Friday 25 July 2008

Ministers push higher standards for eco-towns

By Jim Pickard
Published: July 25 2008 01:36

Ministers sought to head off the chorus of criticism over their proposed eco-towns by putting forward new standards that would ensure high levels of green space, affordable housing and transport links.
Caroline Flint, housing minister, said that at least one worker per household in the new schemes should be able to get to work by walking, cycling or using public transport.

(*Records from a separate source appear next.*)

File: src/rtl/nfu_pkg.sv
// Shared NFU constants, per-level pipeline tag type and saturation-bound helpers.
// Used by the NFU-2 accumulation tree (nfu2_acc_tree) and its adder (sat_add).
package nfu_pkg;

    localparam int N_DEF      = 16;
    localparam int Q_DEF      = 10;
    localparam int NUM_IN_DEF = 4;

    // Sideband that travels with every tree level; last is only meaningful when valid.
    typedef struct packed {
        logic valid;
        logic last;
    } stage_tag_t;

    // Largest positive n-bit two's complement value, zero-extended to 64 bits.
    function automatic logic [63:0] SAT_MAX(input int n);
        return (64'd1 << (n - 1)) - 64'd1;
    endfunction

    // Most negative n-bit two's complement value; the low n bits are 100..0.
    function automatic logic [63:0] SAT_MIN(input int n);
        return ~SAT_MAX(n);
    endfunction

endpackage

File: src/rtl/sat_add.sv
// Combinational N-bit signed adder: saturating when NFU2_SAT_EN is defined,
// wrapping modulo 2^N otherwise.
module sat_add
    import nfu_pkg::*;
#(
    parameter int N = N_DEF
) (
    input  logic [N-1:0] a,
    input  logic [N-1:0] b,
    output logic [N-1:0] y
);

`ifdef NFU2_SAT_EN
    localparam logic [N-1:0] MAX_V = N'(SAT_MAX(N));
    localparam logic [N-1:0] MIN_V = N'(SAT_MIN(N));

    logic [N:0] ext;

    assign ext = {a[N-1], a} + {b[N-1], b};

    // Disagreeing top two bits of the sign-extended sum flag overflow; ext[N] is the true sign.
    // NOTE: y is assigned on every path (default arm) so no latch is inferred.
    always_comb begin
        case ({ext[N], ext[N-1]})
            2'b01:   y = MAX_V;
            2'b10:   y = MIN_V;
            default: y = ext[N-1:0];
        endcase
    end
`else
    assign y = a + b;
`endif

endmodule

File: src/rtl/nfu2_acc_tree.sv
// NFU-2: registered binary adder tree over NUM_IN product lanes feeding a group accumulator.
// Build option: define NFU2_SAT_EN for saturating additions (default wraps modulo 2^N).
module nfu2_acc_tree
    import nfu_pkg::*;
#(
    parameter int N      = N_DEF,
    parameter int Q      = Q_DEF,
    parameter int NUM_IN = NUM_IN_DEF
) (
    input  logic                  clk,
    input  logic                  rst,
    input  logic                  in_valid,
    output logic                  in_ready,
    input  logic [NUM_IN*N-1:0]   in_data,
    input  logic                  in_last,
    output logic                  out_valid,
    input  logic                  out_ready,
    output logic [N-1:0]          out_data
);

    localparam int L = $clog2(NUM_IN);

    if (NUM_IN < 2 || (NUM_IN & (NUM_IN - 1)) != 0) begin : g_bad_num_in
        $error("nfu2_acc_tree: NUM_IN must be a power of two and at least 2");
    end
    if (Q < 0 || Q >= N) begin : g_bad_q
        $error("nfu2_acc_tree: Q must lie in [0, N-1]");
    end

    // The whole pipeline moves as one unit; a held output stalls every stage behind it.
    logic advance;

    assign advance  = !out_valid || out_ready;
    assign in_ready = advance;

    for (genvar k = 0; k < L; k++) begin : g_lvl
        localparam int LANES_IN  = NUM_IN >> k;
        localparam int LANES_OUT = LANES_IN / 2;

        logic [LANES_IN*N-1:0]  src_data;
        stage_tag_t             src_tag;
        logic [LANES_OUT*N-1:0] sum;
        logic [LANES_OUT*N-1:0] data_q;
        stage_tag_t             tag_q;

        if (k == 0) begin : g_head
            assign src_data = in_data;
            assign src_tag  = '{valid: in_valid, last: in_valid && in_last};
        end else begin : g_body
            assign src_data = g_lvl[k-1].data_q;
            assign src_tag  = g_lvl[k-1].tag_q;
        end

        for (genvar j = 0; j < LANES_OUT; j++) begin : g_add
            sat_add #(.N(N)) u_add (
                .a (src_data[(2*j)*N +: N]),
                .b (src_data[(2*j+1)*N +: N]),
                .y (sum[j*N +: N])
            );
        end

        always_ff @(posedge clk) begin
            if (rst) begin
                tag_q <= '0;
            end else if (advance) begin
                tag_q <= src_tag;
            end
        end

        // NOTE: tree data needs no reset; the cleared tag marks it as a bubble until real data arrives.
        always_ff @(posedge clk) begin
            if (advance) begin
                data_q <= sum;
            end
        end
    end

    logic [N-1:0] tree_sum;
    stage_tag_t   tree_tag;
    logic [N-1:0] acc;
    logic [N-1:0] acc_sum;

    assign tree_sum = g_lvl[L-1].data_q;
    assign tree_tag = g_lvl[L-1].tag_q;

    sat_add #(.N(N)) u_acc_add (
        .a (acc),
        .b (tree_sum),
        .y (acc_sum)
    );

    // Advancing implies the current output (if any) is consumed, so out_valid drops unless reloaded.
    always_ff @(posedge clk) begin
        if (rst) begin
            acc       <= '0;
            out_data  <= '0;
            out_valid <= 1'b0;
        end else if (advance) begin
            out_valid <= 1'b0;
            if (tree_tag.valid) begin
                if (tree_tag.last) begin
                    out_data  <= acc_sum;
                    out_valid <= 1'b1;
                    acc       <= '0;
                end else begin
                    acc <= acc_sum;
                end
            end
        end
    end

endmodule

File: config.mk
export PLATFORM = sky130hd
export DESIGN_NAME = nfu2_acc_tree
export DESIGN_NICKNAME = d
export VERILOG_FILES = /design/src/rtl/nfu_pkg.sv /design/src/rtl/sat_add.sv /design/src/rtl/nfu2_acc_tree.sv
export SDC_FILE = /design/constraint.sdc
export NUM_CORES = 1
export LEC_CHECK = 0
export CELL_PAD_IN_SITES_DETAIL_PLACEMENT = 1
export CELL_PAD_IN_SITES_GLOBAL_PLACEMENT = 1
export CORE_UTILIZATION = 46
export DETAILED_ROUTE_END_ITERATION = 10
export GPL_ROUTABILITY_DRIVEN = 0
export GPL_TIMING_DRIVEN = 0
export PLACE_DENSITY = 0.95
export SYNTH_ARGS = -nofsm -noshare
export SYNTH_HDL_FRONTEND = slang
export SYNTH_SLANG_ARGS = --single-unit
File: constraint.sdc
create_clock -name clk -period 4.25 [get_ports clk]
set_clock_uncertainty 0.1 [all_clocks]
set_input_delay 0.85 -clock clk [delete_from_list [all_inputs] [get_ports clk]]
set_output_delay 0.85 -clock clk [all_outputs]
set_load 0.02 [all_outputs]
# [Word level (Yosys, flattened, before mapping)]
# Cells that the tools add are included.
[totals] out_inout_bits=18 mem_bits_ro=0 in_bits=69 regBits=85 ram_bits=0 latchBits=0 word_cells=21 mem_count=0
[op_classes] n_eq_ne=0 reduce_logical=5 order_cmp=0 bitwise_logic=0 shifts=0 add_sub_neg=4 muxes=3 n_mul=0 div_mod_pow=0
[ops] op="16-bit adder" n=4
[ops] op="16-bit 2-to-1 mux" n=1
[ops] op="3-bit AND reduction" n=1
[ops] op="1-bit 2-to-1 mux" n=2
[ops] op="2-bit AND reduction" n=1
[ops] op="1-bit logical AND" n=1
[ops] op="1-bit logical NOT" n=1
[ops] op="1-bit logical OR" n=1

# [Logic depth before layout (Yosys ltp)]
[depth] word_depth=3 mapped_depth=8 depth_no_buf=8

# [Cells and area by module]
# Synthesis repeated with hierarchy kept, for this count alone.
[hier_totals] hier_cells=623 area_unflattened_um2=6034.5
[by_module_without_submodules] mod="nfu2_acc_tree" n_inst=1 seq_area_each_um2=2182.1 cells_each=219 area_each_um2=2976.6
[by_module_without_submodules] mod="sat_add (g_lvl[0].g_add[0].u_add ...)" n_inst=2 seq_area_each_um2=0.0 cells_each=98 area_each_um2=724.4
[by_module_without_submodules] mod="sat_add (u_acc_add)" n_inst=1 seq_area_each_um2=0.0 cells_each=104 area_each_um2=805.8
[by_module_without_submodules] mod="sat_add (g_lvl[1].g_add[0].u_add)" n_inst=1 seq_area_each_um2=0.0 cells_each=104 area_each_um2=803.3

# [Worst setup path after synthesis]
# No wires, ideal clock.
[synth_timing] path_kind="input -> register" startpoint="in out_ready" endpoint="reg acc[15]" cell_stages=7 required_time_ns=4.088 arrival_ns=2.705 slack_ns=1.383 path_buffers=2 setup_time_ns=0.062 cell_sequence="nand2b_1 buf_2 nand2_1 or3_1 clkbuf_1 a211o_1 nand3_1"
[synth_between] elab_chain_cells=2
[synth_lines] element="start: declaration" line="nfu2_acc_tree.sv:17" rtl="input logic out_ready,"
[synth_lines] element="1-bit logical OR" line="nfu2_acc_tree.sv:33" rtl="assign advance = !out_valid || out_ready;"
[synth_lines] element="net in_ready" line="nfu2_acc_tree.sv:13" rtl="output logic in_ready,"
[synth_lines] element="2-bit AND reduction (no line)"
[synth_lines] element="end signal: assignment" line="nfu2_acc_tree.sv:106" rtl="acc <= acc_sum;"
[synth_lines] element="end: declaration" line="nfu2_acc_tree.sv:80" rtl="logic [N-1:0] acc;"
# The timed path passes the listed nets, and every way through them passes these cells.
# A chain may end at the register's enable or synchronous reset.

# [Worst setup path in the final report]
[layout_timing] startpoint="in out_ready" endpoint="out in_ready"
[layout_between] elab_chain_cells=1
[layout_lines] element="1-bit logical OR" line="nfu2_acc_tree.sv:33"
[layout_lines] element="end: declaration" line="nfu2_acc_tree.sv:13"
# Every way passes these cells.

==> impl_metrics.yaml <==
run_status:
  run_status: "completed"
global_routing:
  global_route_wire_length_before_repair_um: 24650
  grt_max_degree: 59
  globalRoute.totalOverflow: 0
  globalRouteTotalUtil_pct: 24.48
  initial_antenna_violation_count: 0
  vias_in_the_first_global_route: 5271
die:
  die_height_um: 112.5
  width_of_the_die_um: 112.5
  area_of_the_core_region_um2: 11960
  io_pins: 87
  placement_rows: 40
  design.die.area_um2: 12660
  floorplan.initialDensity_pct: 46.98
power:
  sw_share_pct: 35.51
  power.share.sequential_pct: 35.7
  total_switching_power_uw: 1153
  total_internal_power_uw: 2093
  pwr_density_cell_nw_per_um2: 467.2
  max-vdd-ir-drop_uv: 265.8
  combinationalPowerShare_pct: 40.4
  p_total_uw: 3246
  p_clk_share_pct: 23.9
  power.leakage_uw: 0.002832
sta:
  fmaxAchievable_mhz: 266.8
  final.hold.worst_slack_ns: 0.3644
  final_critical_path_required_period_ns: 3.748
  final_min_period_over_clock_period_pct: 88.18
  slew_viol_final: 0
  worstMarginPinSlew_ns: 0.7863
  rsz0062_at_grt: "no"
  finalHoldViolCount: 0
  slew_headroom_pct: 47.58
  setup_total_negative_slack_ns: 0
  final-setup-viol-count: 0
finish:
  layout.core_utilization_pct: 58.09
  final_net_count: 799
  num_antenna_cells: 0
  fraction_of_final_layout_cells_with_drive_strength_greater_than_1_pct: 5.365
  final_cell_count_without_fillers: 818
  areaGrowthSynthToFinish_pct: 23.65
synthesis:
  synth_flop_cell: "sky130_fd_sc_hd__edfxtp_1"
  postSynth.asyncResetShare_pct: 0
  count_of_distinct_cell_types_in_the_synthesized_netlist: 59
  post_synthesis_net_count: 703
  yosys.area.top_type: "sky130_fd_sc_hd__edfxtp_1"
  mappedNetlistArea_um2: 5619
  sequential_area_share_after_synthesis_pct: 38.83
  synth_largest_type_area_fraction_pct: 25.65
  synthesis.area_per_instance_um2: 9.858
  synth_instances: 570
  ys.warnings.count: 0
  flop_and_latch_count_out_of_synthesis: 85
  netlist_top_cells_area: "sky130_fd_sc_hd__edfxtp_1 (26%), sky130_fd_sc_hd__ha_1 (13%), sky130_fd_sc_hd__dfxtp_1 (13%)"
  synth_edf_count: 48
clock_network:
  htreeDepth: 3
  worstSkewPairLatency_ns: 0.35
  cts_setup_buffers: 0
  tritoncts_num_sinks: 85
  cts_hold_repair.buffers: 0
  root_buffer: "sky130_fd_sc_hd__clkbuf_16"
  clk_transition_reported_paths_ns: 0.06
  max-clock-path-buffers: 2
  tritoncts: "done"
  cts_buffers: 9
setup_path:
  critical_path.startpoint_type: "input pin"
  path_cells: "clkdlybuf4s50_1 > nand2b_1 > clkbuf_4 > clkdlybuf4s50_1"
  critical_path.endpoint_type: "output pin"
  critical_path.top_delay_family: "buffers and inverters"
  launch_point_of_the_worst_reg_to_reg_path: "g_lvl[0].data_q[0]$_DFFE_PN_"
  timing.setup.critical_path_class: "in -> out"
  critPathMostFrequentCell: "sky130_fd_sc_hd__clkdlybuf4s50_1"
  critical_path.max_fanout: 58
  timing.critical_path.buf_inv: 3
  cp.required_ns: 3.30
  critPathLaunch: "out_ready"
  cp_slowest_stage_delay_ns: 0.74
  cpMaxStageDelayCell: "sky130_fd_sc_hd__clkdlybuf4s50_1"
  setup.reg_to_reg.worst_slack_ns: 1.41
  data_arrival_time_of_the_critical_path_ns: 2.80
routing:
  detail_route.wirelength_um: 14920
  post-route-drc-count: 0
  first_pass_iters: 5
  drt-vias-per-instance: 5.850
  drtIter0Drc: 213
  num_vias: 4785
  drt.antenna.violating_nets: 0
  wl_per_cell_um: 18.24
min_path:
  hp-start: "out_data[9]$_SDFFE_PP0P_"
  holdCritPathClass: "reg -> reg"
place:
  place_inst: 802
  port-buffer-count: 85
  dp_hpwl_um: 11870
run:
  timing.max_cap.violations: 0
sequential cells by signal, summed over array words and instances (netlist names):
signal / flops
g_lvl.data_q: 48
acc: 16
out_data: 16
g_lvl.tag_q: 4
out_valid: 1
layout by cell type, fill, tap and decap left out, types with 6 or more instances in the layout:
cell type / Yosys / final
sky130_fd_sc_hd__clkdlybuf4s50_1: 0 / 85
sky130_fd_sc_hd__ha_1: 60 / 60
sky130_fd_sc_hd__a21oi_1: 55 / 55
sky130_fd_sc_hd__edfxtp_1: 48 / 48
sky130_fd_sc_hd__nand2_1: 40 / 40
sky130_fd_sc_hd__dfxtp_1: 37 / 37
sky130_fd_sc_hd__nor2_1: 35 / 35
sky130_fd_sc_hd__xnor2_1: 28 / 28
sky130_fd_sc_hd__o21ai_0: 27 / 27
sky130_fd_sc_hd__xor2_1: 23 / 23
sky130_fd_sc_hd__a21o_1: 22 / 22
sky130_fd_sc_hd__inv_1: 20 / 20
sky130_fd_sc_hd__clkbuf_1: 11 / 13
sky130_fd_sc_hd__nand3_1: 11 / 11
sky130_fd_sc_hd__o21bai_1: 11 / 11
sky130_fd_sc_hd__o21ai_1: 11 / 11
sky130_fd_sc_hd__nor3_1: 10 / 10
sky130_fd_sc_hd__clkbuf_16: 0 / 9
sky130_fd_sc_hd__nand3b_1: 8 / 8
sky130_fd_sc_hd__and3_1: 6 / 6
sky130_fd_sc_hd__a31oi_1: 6 / 6
sky130_fd_sc_hd__nand2b_1: 6 / 6
sky130_fd_sc_hd__a22oi_1: 6 / 6
per-layer routing:
layer	up-vias	wire length (um)	GRT usage [%]
met5	-	0	0
met4	0	406	11.91
met3	33	395	2.754
met2	117	8127	47.29
met1	2319	5992	26.39
li1	2316	-	-
power by group through the flow:
| stage | Clock (uW) | Sequential (uW) | Combinational (uW) |
|---|---|---|---|
| 5_1_grt | 812 | 1170 | 1430 |
| 4_1_cts | 783 | 1160 | 1300 |
| 2_1_floorplan | 0 | 1150 | 938 |
| 6_report | 776 | 1160 | 1310 |
| 3_3_place_gp | 0 | 1160 | 1170 |
| 3_5_place_dp | 0 | 1170 | 1280 |
path summary, 6_finish.rpt:
path / endpoint / cells after the start
min reg2reg: out_data[9]$_SDFFE_PP0P_ / 2
min: out_data[9]$_SDFFE_PP0P_ / 2
max: in_ready / 4
max reg2reg: g_lvl[1].data_q[14]$_DFFE_PN_ / 8
synth_stat cells (6+ instances only):
master and n:
sky130_fd_sc_hd__nand2_1 40, sky130_fd_sc_hd__nand3_1 11, sky130_fd_sc_hd__nor3_1 10, sky130_fd_sc_hd__nor2_1 35, sky130_fd_sc_hd__o21ai_1 11, sky130_fd_sc_hd__edfxtp_1 48, sky130_fd_sc_hd__a21oi_1 55, sky130_fd_sc_hd__o21bai_1 11
sky130_fd_sc_hd__and3_1 6, sky130_fd_sc_hd__o21ai_0 27, sky130_fd_sc_hd__nand3b_1 8, sky130_fd_sc_hd__nand2b_1 6, sky130_fd_sc_hd__inv_1 20, sky130_fd_sc_hd__a31oi_1 6, sky130_fd_sc_hd__ha_1 60, sky130_fd_sc_hd__clkbuf_1 11
sky130_fd_sc_hd__a21o_1 22, sky130_fd_sc_hd__xor2_1 23, sky130_fd_sc_hd__xnor2_1 28, sky130_fd_sc_hd__a22oi_1 6, sky130_fd_sc_hd__dfxtp_1 37
what timing repair did:
item | 4_1_cts | 5_1_grt
setup endpoints to repair | 0 | 1
gates resized for setup | 0 | 1
endpoints found under the hold margin | 0 | 0
cell families (layout without fill, tap and decap cells):
kind of cell | Yosys count | count (layout) | synth area share, %
AO/OA/AOI/OAI | 187 | 187 | 22.29
AND/OR/NAND/NOR | 142 | 142 | 12.43
flip-flops | 85 | 85 | 38.83
adder cells (fa/ha/maj) | 64 | 64 | 14.79
XOR/XNOR | 52 | 52 | 8.350
buffers and inverters | 35 | 136 | 2.427
multiplexers | 5 | 5 | 0.8907
worst min-delay path, cell delays in order (launching register included):
cell and delay, ns:
sky130_fd_sc_hd__dfxtp_1 0.31, sky130_fd_sc_hd__nand2_1 0.05, sky130_fd_sc_hd__a21oi_1 0.05
layout make-up:
class / count / area [um2]
Sequential cell: 85 / 2182
Tap cell: 147 / 183.9
Inverter: 20 / 75.07
Clock inverter: 5 / 58.81
Clock buffer: 11 / 232.7
Multi-Input combinational cell: 450 / 3301
Fill cell: 1330 / 5014
Buffer: 15 / 63.81
Timing Repair Buffer: 85 / 850.8
metrics by stage:
step	setup slack (ns)	cell area, um2
4_1_cts	0.1112	6945
6_report	0.5023	6948
5_1_grt	0.3834	6948
2_1_floorplan	1.383	5619
3_5_place_dp	0.1045	6654
3_3_place_gp	0.2030	6654
Note: power is estimated with default switching activity, not from simulation.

Whether this is genuinely radical is open to question, given that developers could place a scheme 15 miles from the nearest town and still claim it is “cycleable”. Nor is it possible to compel residents to get out of their cars – even if alternative, greener methods of transport are available.
But Ms Flint believes she can ensure that half of all journeys from the 10 new eco-towns can be made sustainably. She wants the average home on the developments, each of which will have thousands of houses, to be within a 10-minute walk of public transport and neighbourhood services.
The government is on the back foot after lawyers for the Local Government Association suggested its eco-towns could be “unlawful” in bypassing local authorities. It insists all 10 projects, to be picked from a shortlist of 15 drawn up in April, will have to go through councils’ planning departments.
Cynics have also pointed out that the green standards, which all housing will have to meet, are not very stringent, given that by 2016 all new homes in Britain will have to be “zero-carbon”.
Few of the schemes are likely to be built before then, with developers staring at the worst housing crash for decades.
Developers of eco-towns will have to provide a minimum of 30 per cent affordable housing and 40 per cent green space – neither of which is much higher than a typical development.
The Royal Town Planning Institute said the standards announced on Thursday should be the “minimum” that should be demanded of any new development.